■ **Data for analysis**:
= Beginning of Section =

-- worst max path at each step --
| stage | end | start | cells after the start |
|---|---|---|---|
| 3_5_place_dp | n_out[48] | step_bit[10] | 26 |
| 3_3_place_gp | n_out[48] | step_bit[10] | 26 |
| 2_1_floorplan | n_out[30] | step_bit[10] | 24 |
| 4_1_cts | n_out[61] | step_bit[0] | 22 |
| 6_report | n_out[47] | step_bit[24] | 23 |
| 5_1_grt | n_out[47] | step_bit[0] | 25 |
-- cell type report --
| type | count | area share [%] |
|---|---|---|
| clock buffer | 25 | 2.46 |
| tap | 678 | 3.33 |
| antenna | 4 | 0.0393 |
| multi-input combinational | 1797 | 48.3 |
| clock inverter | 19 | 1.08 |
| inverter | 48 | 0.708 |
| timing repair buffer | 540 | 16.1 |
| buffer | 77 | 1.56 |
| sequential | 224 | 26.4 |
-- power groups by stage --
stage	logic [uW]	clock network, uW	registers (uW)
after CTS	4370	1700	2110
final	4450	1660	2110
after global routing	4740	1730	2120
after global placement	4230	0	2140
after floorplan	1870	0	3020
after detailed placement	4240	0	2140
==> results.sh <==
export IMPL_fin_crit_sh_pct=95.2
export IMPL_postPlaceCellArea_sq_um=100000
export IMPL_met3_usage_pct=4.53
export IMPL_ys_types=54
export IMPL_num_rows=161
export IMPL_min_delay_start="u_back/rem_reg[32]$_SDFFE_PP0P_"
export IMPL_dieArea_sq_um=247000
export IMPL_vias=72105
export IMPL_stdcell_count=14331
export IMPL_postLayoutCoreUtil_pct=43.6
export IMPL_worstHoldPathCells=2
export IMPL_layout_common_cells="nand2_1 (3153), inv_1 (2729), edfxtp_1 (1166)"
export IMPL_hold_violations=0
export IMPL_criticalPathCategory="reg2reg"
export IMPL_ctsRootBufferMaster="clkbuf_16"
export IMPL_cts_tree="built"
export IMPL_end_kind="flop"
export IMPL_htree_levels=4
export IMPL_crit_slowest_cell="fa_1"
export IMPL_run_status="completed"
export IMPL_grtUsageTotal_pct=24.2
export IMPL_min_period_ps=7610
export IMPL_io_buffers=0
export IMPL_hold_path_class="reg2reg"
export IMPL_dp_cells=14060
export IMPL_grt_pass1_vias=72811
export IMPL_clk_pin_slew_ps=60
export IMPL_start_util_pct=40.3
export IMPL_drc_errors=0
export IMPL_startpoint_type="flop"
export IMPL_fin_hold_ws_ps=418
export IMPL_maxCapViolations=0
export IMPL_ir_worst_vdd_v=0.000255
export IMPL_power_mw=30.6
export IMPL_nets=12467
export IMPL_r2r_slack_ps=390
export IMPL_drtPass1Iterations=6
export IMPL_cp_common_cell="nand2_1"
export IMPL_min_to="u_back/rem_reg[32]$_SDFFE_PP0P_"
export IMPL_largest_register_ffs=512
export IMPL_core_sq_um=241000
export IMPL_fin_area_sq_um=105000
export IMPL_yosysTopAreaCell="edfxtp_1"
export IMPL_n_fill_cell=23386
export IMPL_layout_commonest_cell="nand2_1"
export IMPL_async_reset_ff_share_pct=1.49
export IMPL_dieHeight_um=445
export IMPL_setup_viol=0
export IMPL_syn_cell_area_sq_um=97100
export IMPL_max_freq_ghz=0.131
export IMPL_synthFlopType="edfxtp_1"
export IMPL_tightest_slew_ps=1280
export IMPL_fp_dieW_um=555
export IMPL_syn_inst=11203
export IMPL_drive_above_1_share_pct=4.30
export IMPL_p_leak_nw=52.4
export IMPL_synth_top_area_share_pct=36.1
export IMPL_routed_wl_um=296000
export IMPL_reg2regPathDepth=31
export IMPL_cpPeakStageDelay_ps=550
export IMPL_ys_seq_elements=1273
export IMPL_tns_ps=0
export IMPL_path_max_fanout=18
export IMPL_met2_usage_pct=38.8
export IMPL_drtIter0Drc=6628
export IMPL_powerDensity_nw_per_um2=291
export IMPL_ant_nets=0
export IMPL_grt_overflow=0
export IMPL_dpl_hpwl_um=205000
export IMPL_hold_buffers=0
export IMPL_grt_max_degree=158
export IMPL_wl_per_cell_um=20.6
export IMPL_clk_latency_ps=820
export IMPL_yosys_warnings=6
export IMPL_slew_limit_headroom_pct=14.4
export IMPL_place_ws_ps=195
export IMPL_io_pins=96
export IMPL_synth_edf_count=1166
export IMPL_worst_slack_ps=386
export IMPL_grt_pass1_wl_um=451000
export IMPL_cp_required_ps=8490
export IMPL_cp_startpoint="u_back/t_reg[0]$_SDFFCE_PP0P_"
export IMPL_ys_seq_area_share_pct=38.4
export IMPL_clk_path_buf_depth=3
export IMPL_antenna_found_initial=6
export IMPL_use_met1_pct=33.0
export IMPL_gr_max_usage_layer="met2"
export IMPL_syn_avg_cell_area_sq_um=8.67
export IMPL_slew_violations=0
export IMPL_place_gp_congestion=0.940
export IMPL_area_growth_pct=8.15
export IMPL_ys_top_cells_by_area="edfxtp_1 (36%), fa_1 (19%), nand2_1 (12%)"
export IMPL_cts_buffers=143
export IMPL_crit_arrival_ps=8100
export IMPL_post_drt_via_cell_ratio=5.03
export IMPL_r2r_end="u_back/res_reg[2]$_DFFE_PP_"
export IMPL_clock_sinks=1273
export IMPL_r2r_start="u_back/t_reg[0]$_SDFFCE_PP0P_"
==> config.mk <==
export PLATFORM = sky130hd
export DESIGN_NAME = rc_channel_frame_parser_unit
export DESIGN_NICKNAME = d
export VERILOG_FILES = /design/src/rtl/rcfp_pkg.sv /design/src/rtl/rcfp_store.sv /design/src/rtl/rcfp_dec.sv /design/src/rtl/rc_channel_frame_parser_unit.sv
export SDC_FILE = /design/constraint.sdc
export NUM_CORES = 1
export LEC_CHECK = 0
export BUFFER_PORTS_ARGS = -buffer_cell sky130_fd_sc_hd__buf_2
export CORE_MARGIN = 2
export CORE_UTILIZATION = 35
export CTS_CLUSTER_SIZE = 14
export DETAILED_ROUTE_END_ITERATION = 8
export MAX_ROUTING_LAYER = met4
export PLACE_DENSITY_LB_ADDON = 0.25
export RECOVER_POWER = 25
export SLEW_MARGIN = 20
export SYNTH_ARGS = -nofsm -noshare
export SYNTH_HDL_FRONTEND = slang
export SYNTH_SLANG_ARGS = --single-unit
==> constraint.sdc <==
create_clock -name i_clk -period 4.05 [get_ports i_clk]
set_clock_uncertainty 0.15 [all_clocks]
set_input_delay 0.81 -clock i_clk [delete_from_list [all_inputs] [get_ports i_clk]]
set_output_delay 0.81 -clock i_clk [all_outputs]
set_load 0.01 [all_outputs]
File: config.mk
export PLATFORM = sky130hd
export DESIGN_NAME = gtrm_ctrl
export DESIGN_NICKNAME = d
export VERILOG_FILES = /design/src/gtrm_pkg.sv /design/src/gtrm_ctrl.sv
export SDC_FILE = /design/constraint.sdc
export NUM_CORES = 1
export LEC_CHECK = 0
export ABC_AREA = 0
export BUFFER_PORTS_ARGS = -buffer_cell sky130_fd_sc_hd__buf_2
export CAP_MARGIN = 20
export CORE_MARGIN = 5
export CORE_UTILIZATION = 45
export DETAILED_ROUTE_END_ITERATION = 8
export PLACE_DENSITY_LB_ADDON = 0.25
export SLEW_MARGIN = 10
export SYNTH_ARGS = -nofsm -noshare
export SYNTH_HDL_FRONTEND = slang
export SYNTH_SLANG_ARGS = --single-unit
File: constraint.sdc
create_clock -name clk -period 1.75 [get_ports clk]
set_input_delay 0.175 -clock clk [delete_from_list [all_inputs] [get_ports clk]]
set_output_delay 0.175 -clock clk [all_outputs]
set_load 0.05 [all_outputs]
## src/rtl/rtpl_pkg.sv

```systemverilog
// ----------------------------------------------------------------------------
// Route table prefix lookup package
// Shared types and operation codes for the route table lookup block.
// ----------------------------------------------------------------------------
package rtpl_pkg;

    localparam logic [1:0] OP_WRITE   = 2'd0;
    localparam logic [1:0] OP_BEST    = 2'd1;
    localparam logic [1:0] OP_GATEWAY = 2'd2;

    localparam int IN_DATA_W  = 160;
    localparam int OUT_DATA_W = 56;

    typedef struct packed {
        logic [31:0] dst;
        logic [31:0] mask;
        logic [31:0] gateway;
        logic [15:0] metric;
        logic [3:0]  intf;
        logic        has_intf;
    } route_entry_t;

    localparam int ENTRY_W = $bits(route_entry_t);

    typedef struct packed {
        logic load;
        logic rd_en;
        logic out_load;
    } rtpl_cmd_t;

    typedef struct packed {
        logic scan_last;
        logic out_free;
    } rtpl_status_t;

endpackage

```

## src/rtl/rtpl_ram.sv

```systemverilog
// ----------------------------------------------------------------------------
// Route table RAM
// Generic single write port, single read port RAM with registered read data.
// ----------------------------------------------------------------------------
module rtpl_ram #(
    parameter int WIDTH  = 8,
    parameter int DEPTH  = 16,
    parameter int ADDR_W = (DEPTH > 1) ? $clog2(DEPTH) : 1
) (
    input  logic              clk,
    input  logic              we,
    input  logic [ADDR_W-1:0] waddr,
    input  logic [WIDTH-1:0]  wdata,
    input  logic              re,
    input  logic [ADDR_W-1:0] raddr,
    output logic [WIDTH-1:0]  rdata
);

    logic [WIDTH-1:0] mem [DEPTH];
    logic [WIDTH-1:0] rdata_reg;

    always_ff @(posedge clk)
    begin
        if (we)
        begin
            mem[waddr] <= wdata;
        end
        if (re)
        begin
            rdata_reg <= mem[raddr];
        end
    end

    assign rdata = rdata_reg;

endmodule

```

## src/rtl/rtpl_ctrl.sv

```systemverilog
// ----------------------------------------------------------------------------
// Route table controller
// Sequences item intake, the table scan and the loading of the result.
// ----------------------------------------------------------------------------
module rtpl_ctrl (
    input  logic                  clk,
    input  logic                  rst_n,
    input  logic                  in_valid,
    input  logic [1:0]            in_op,
    output logic                  in_ready,
    output rtpl_pkg::rtpl_cmd_t    cmd,
    input  rtpl_pkg::rtpl_status_t status
);
    import rtpl_pkg::*;

    typedef enum logic [3:0] {
        ST_IDLE   = 4'b0001,
        ST_SCAN   = 4'b0010,
        ST_DRAIN  = 4'b0100,
        ST_FINISH = 4'b1000
    } state_t;

    state_t state_reg;
    state_t state_next;
    logic   accept;

    assign in_ready = (state_reg == ST_IDLE);
    assign accept   = in_valid && in_ready;

    always_comb
    begin
        state_next   = state_reg;
        cmd.load     = 1'b0;
        cmd.rd_en    = 1'b0;
        cmd.out_load = 1'b0;
        unique case (state_reg)
            ST_IDLE:
            begin
                if (accept)
                begin
                    cmd.load = 1'b1;
                    if ((in_op == OP_BEST) || (in_op == OP_GATEWAY))
                    begin
                        state_next = ST_SCAN;
                    end
                    else
                    begin
                        state_next = ST_FINISH;
                    end
                end
            end
            ST_SCAN:
            begin
                cmd.rd_en = 1'b1;
                if (status.scan_last)
                begin
                    state_next = ST_DRAIN;
                end
            end
            ST_DRAIN:
            begin
                state_next = ST_FINISH;
            end
            ST_FINISH:
            begin
                if (status.out_free)
                begin
                    cmd.out_load = 1'b1;
                    state_next   = ST_IDLE;
                end
            end
            default:
            begin
                state_next = ST_IDLE;
            end
        endcase
    end

    always_ff @(posedge clk or negedge rst_n)
    begin
        if (!rst_n)
        begin
            state_reg <= ST_IDLE;
        end
        else
        begin
            state_reg <= state_next;
        end
    end

    a_out_load_free: assert property (@(posedge clk) disable iff (!rst_n)
        cmd.out_load |-> status.out_free)
        else $error("result loaded while output register busy");

    a_lookup_scans: assert property (@(posedge clk) disable iff (!rst_n)
        (accept && (in_op == OP_BEST || in_op == OP_GATEWAY)) |=> (state_reg == ST_SCAN))
        else $error("lookup item did not start a scan");

    a_scan_end: assert property (@(posedge clk) disable iff (!rst_n)
        (state_reg == ST_SCAN && status.scan_last) |=> (state_reg == ST_DRAIN))
        else $error("scan did not end after last slot");

endmodule

```

## src/rtl/rtpl_dp.sv

```systemverilog
// ----------------------------------------------------------------------------
// Route table datapath
// Holds the route table, walks it one slot a cycle and keeps the chosen route.
// ----------------------------------------------------------------------------
module rtpl_dp #(
    parameter int TABLE_ENTRIES = 16
) (
    input  logic                   clk,
    input  logic                   rst_n,
    input  rtpl_pkg::rtpl_cmd_t     cmd,
    output rtpl_pkg::rtpl_status_t  status,
    input  logic [1:0]             in_op,
    input  logic [3:0]             in_index,
    input  rtpl_pkg::route_entry_t  in_entry,
    input  logic                   in_entry_valid,
    input  logic [31:0]            in_query_ip,
    input  logic [3:0]             in_query_intf,
    output logic                   out_valid,
    input  logic                   out_ready,
    output logic                   out_found,
    output logic [3:0]             out_index,
    output logic [31:0]            out_gateway,
    output logic [3:0]             out_intf,
    output logic [15:0]            out_metric
);
    import rtpl_pkg::*;

    localparam int ADDR_W = (TABLE_ENTRIES > 1) ? $clog2(TABLE_ENTRIES) : 1;

    logic [TABLE_ENTRIES-1:0] valid_reg;
    logic [ADDR_W-1:0]        addr_reg;
    logic [ADDR_W-1:0]        rd_index_reg;
    logic                     rd_valid_reg;
    logic                     eval_reg;
    logic [1:0]               op_reg;
    logic [31:0]              qip_reg;
    logic [3:0]               qintf_reg;

    logic                     have_reg;
    logic [ADDR_W-1:0]        best_index_reg;
    logic [31:0]              best_mask_reg;
    logic [31:0]              best_gw_reg;
    logic [15:0]              best_metric_reg;
    logic [3:0]               best_intf_reg;

    logic                     out_valid_reg;
    logic                     out_found_reg;
    logic [3:0]               out_index_reg;
    logic [31:0]              out_gateway_reg;
    logic [3:0]               out_intf_reg;
    logic [15:0]              out_metric_reg;

    logic                     wr_en;
    logic [ADDR_W-1:0]        wr_addr;
    route_entry_t             rd_entry;
    logic                     best_hit;
    logic                     gw_hit;
    logic                     take;
    logic [7:0]               best_index_ext;

    assign wr_en   = cmd.load && (in_op == OP_WRITE) &&
                     ({28'd0, in_index} < 32'(TABLE_ENTRIES));
    assign wr_addr = ADDR_W'(in_index);

    rtpl_ram #(
        .WIDTH (ENTRY_W),
        .DEPTH (TABLE_ENTRIES)
    ) u_table (
        .clk   (clk),
        .we    (wr_en),
        .waddr (wr_addr),
        .wdata (in_entry),
        .re    (cmd.rd_en),
        .raddr (addr_reg),
        .rdata (rd_entry)
    );

    assign status.scan_last = (addr_reg == ADDR_W'(TABLE_ENTRIES - 1));
    assign status.out_free  = !out_valid_reg || out_ready;

    // A route matches when its masked destination equals the masked query.
    // A longer mask wins, then a lower metric; ties keep the earlier slot.
    assign best_hit = rd_valid_reg &&
                      (((rd_entry.dst ^ qip_reg) & rd_entry.mask) == 32'd0) &&
                      (!have_reg || (rd_entry.mask > best_mask_reg) ||
                       ((rd_entry.mask == best_mask_reg) &&
                        (rd_entry.metric < best_metric_reg)));

    assign gw_hit = rd_valid_reg && rd_entry.has_intf && !have_reg &&
                    (rd_entry.intf == qintf_reg) &&
                    (rd_entry.gateway != 32'd0) &&
                    (rd_entry.gateway != qip_reg);

    assign take = eval_reg &&
                  (((op_reg == OP_BEST) && best_hit) ||
                   ((op_reg == OP_GATEWAY) && gw_hit));

    assign best_index_ext = 8'(best_index_reg);

    always_ff @(posedge clk or negedge rst_n)
    begin
        if (!rst_n)
        begin
            valid_reg     <= '0;
            eval_reg      <= 1'b0;
            have_reg      <= 1'b0;
            out_valid_reg <= 1'b0;
        end
        else
        begin
            if (wr_en)
            begin
                valid_reg[wr_addr] <= in_entry_valid;
            end
            eval_reg <= cmd.rd_en;
            if (cmd.load)
            begin
                have_reg <= 1'b0;
            end
            else if (take)
            begin
                have_reg <= 1'b1;
            end
            if (cmd.out_load)
            begin
                out_valid_reg <= 1'b1;
            end
            else if (out_ready)
            begin
                out_valid_reg <= 1'b0;
            end
        end
    end

    always_ff @(posedge clk)
    begin
        if (cmd.load)
        begin
            addr_reg  <= '0;
            op_reg    <= in_op;
            qip_reg   <= in_query_ip;
            qintf_reg <= in_query_intf;
        end
        else if (cmd.rd_en)
        begin
            addr_reg <= addr_reg + ADDR_W'(1);
        end
        if (cmd.rd_en)
        begin
            rd_index_reg <= addr_reg;
            rd_valid_reg <= valid_reg[addr_reg];
        end
        if (take)
        begin
            best_index_reg  <= rd_index_reg;
            best_mask_reg   <= rd_entry.mask;
            best_gw_reg     <= rd_entry.gateway;
            best_metric_reg <= rd_entry.metric;
            best_intf_reg   <= rd_entry.intf;
        end
        if (cmd.out_load)
        begin
            out_found_reg   <= have_reg;
            out_index_reg   <= have_reg ? best_index_ext[3:0] : 4'd0;
            out_gateway_reg <= have_reg ? best_gw_reg : 32'd0;
            out_intf_reg    <= have_reg ? best_intf_reg : 4'd0;
            out_metric_reg  <= have_reg ? best_metric_reg : 16'd0;
        end
    end

    assign out_valid   = out_valid_reg;
    assign out_found   = out_found_reg;
    assign out_index   = out_index_reg;
    assign out_gateway = out_gateway_reg;
    assign out_intf    = out_intf_reg;
    assign out_metric  = out_metric_reg;

    a_have_clears_on_load: assert property (@(posedge clk) disable iff (!rst_n)
        $fell(have_reg) |-> $past(cmd.load))
        else $error("chosen route dropped outside item start");

    a_result_shown: assert property (@(posedge clk) disable iff (!rst_n)
        cmd.out_load |=> out_valid_reg)
        else $error("loaded result not presented");

endmodule

```

## src/rtl/route_table_prefix_lookup_unit.sv

```systemverilog
// ----------------------------------------------------------------------------
// Route table prefix lookup unit
// Sixteen-slot IPv4 route table with write, longest-prefix lookup and
// gateway-by-interface search.
// ----------------------------------------------------------------------------
// A write or unused operation goes from acceptance straight to loading its result once
// the output register is free; a lookup or gateway search first scans every table slot,
// one per cycle through the RAM, then drains the last read. A new item is taken only
// after the result of the last one has been loaded.
// Reset: asynchronous active-low rst_n clears all valid marks and control state.
module route_table_prefix_lookup_unit #(
    parameter int TABLE_ENTRIES = 16
) (
    input  logic                            clk,
    input  logic                            rst_n,
    input  logic                            s_axis_tvalid,
    output logic                            s_axis_tready,
    // entry_index, entry_dst, entry_mask, entry_gateway, entry_metric, entry_intf,
    // entry_has_intf, entry_valid, query_ip, query_intf, two zero bits.
    input  logic [rtpl_pkg::IN_DATA_W-1:0]  s_axis_tdata,
    // operation.
    input  logic [1:0]                      s_axis_tuser,
    output logic                            m_axis_tvalid,
    input  logic                            m_axis_tready,
    // match_index, match_gateway, match_intf, match_metric.
    output logic [rtpl_pkg::OUT_DATA_W-1:0] m_axis_tdata,
    // found.
    output logic                            m_axis_tuser
);
    import rtpl_pkg::*;

    rtpl_cmd_t    cmd;
    rtpl_status_t status;
    route_entry_t in_entry;
    logic [3:0]   out_index;
    logic [31:0]  out_gateway;
    logic [3:0]   out_intf;
    logic [15:0]  out_metric;

    assign in_entry.dst      = s_axis_tdata[35:4];
    assign in_entry.mask     = s_axis_tdata[67:36];
    assign in_entry.gateway  = s_axis_tdata[99:68];
    assign in_entry.metric   = s_axis_tdata[115:100];
    assign in_entry.intf     = s_axis_tdata[119:116];
    assign in_entry.has_intf = s_axis_tdata[120];

    rtpl_ctrl u_ctrl (
        .clk      (clk),
        .rst_n    (rst_n),
        .in_valid (s_axis_tvalid),
        .in_op    (s_axis_tuser),
        .in_ready (s_axis_tready),
        .cmd      (cmd),
        .status   (status)
    );

    rtpl_dp #(
        .TABLE_ENTRIES (TABLE_ENTRIES)
    ) u_dp (
        .clk            (clk),
        .rst_n          (rst_n),
        .cmd            (cmd),
        .status         (status),
        .in_op          (s_axis_tuser),
        .in_index       (s_axis_tdata[3:0]),
        .in_entry       (in_entry),
        .in_entry_valid (s_axis_tdata[121]),
        .in_query_ip    (s_axis_tdata[153:122]),
        .in_query_intf  (s_axis_tdata[157:154]),
        .out_valid      (m_axis_tvalid),
        .out_ready      (m_axis_tready),
        .out_found      (m_axis_tuser),
        .out_index      (out_index),
        .out_gateway    (out_gateway),
        .out_intf       (out_intf),
        .out_metric     (out_metric)
    );

    assign m_axis_tdata = {out_metric, out_intf, out_gateway, out_index};

endmodule
```
[src/ffba_pkg.sv]
// Shared types, constants and codes of the first-fit block allocator.
// Used by every module in src; depends on nothing.
package ffba_pkg;

	localparam int NumBlocksDef  = 1024;
	localparam int DescBitsDef   = 8;
	localparam int BlockBytesDef = 8;

	localparam int OpW   = 2;
	localparam int DescW = 8;
	localparam int SizeW = 14;
	localparam int StW   = 2;
	localparam int BlkW  = 10;

	typedef enum logic [1:0] {
		OP_ADD    = 2'd0,
		OP_GET    = 2'd1,
		OP_DELETE = 2'd2,
		OP_DEFRAG = 2'd3
	} op_t;

	typedef enum logic [1:0] {
		ST_OK        = 2'd0,
		ST_NOT_FOUND = 2'd1,
		ST_NO_SPACE  = 2'd2,
		ST_BAD       = 2'd3
	} status_t;

	typedef struct packed {
		logic [OpW-1:0]   operation;
		logic [DescW-1:0] descriptor;
		logic [SizeW-1:0] size_bytes;
	} req_t;

	typedef struct packed {
		logic [StW-1:0]  status;
		logic [BlkW-1:0] start_block;
		logic [BlkW-1:0] end_block;
	} rsp_t;

	// Back-end state machine
	typedef enum logic [3:0] {
		BS_IDLE,
		BS_CLEAR,
		BS_ADD,
		BS_ADD_FILL,
		BS_FIND,
		BS_FIND_RUN,
		BS_FREE,
		BS_DEF,
		BS_DEF_ZERO,
		BS_DONE
	} bstate_t;

endpackage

= End of Section =

■ **Activity**:
Among the lines above, return those that contain the string "inverter".

■ **Exercise result**:
| clock inverter | 19 | 1.08 |
| inverter | 48 | 0.708 |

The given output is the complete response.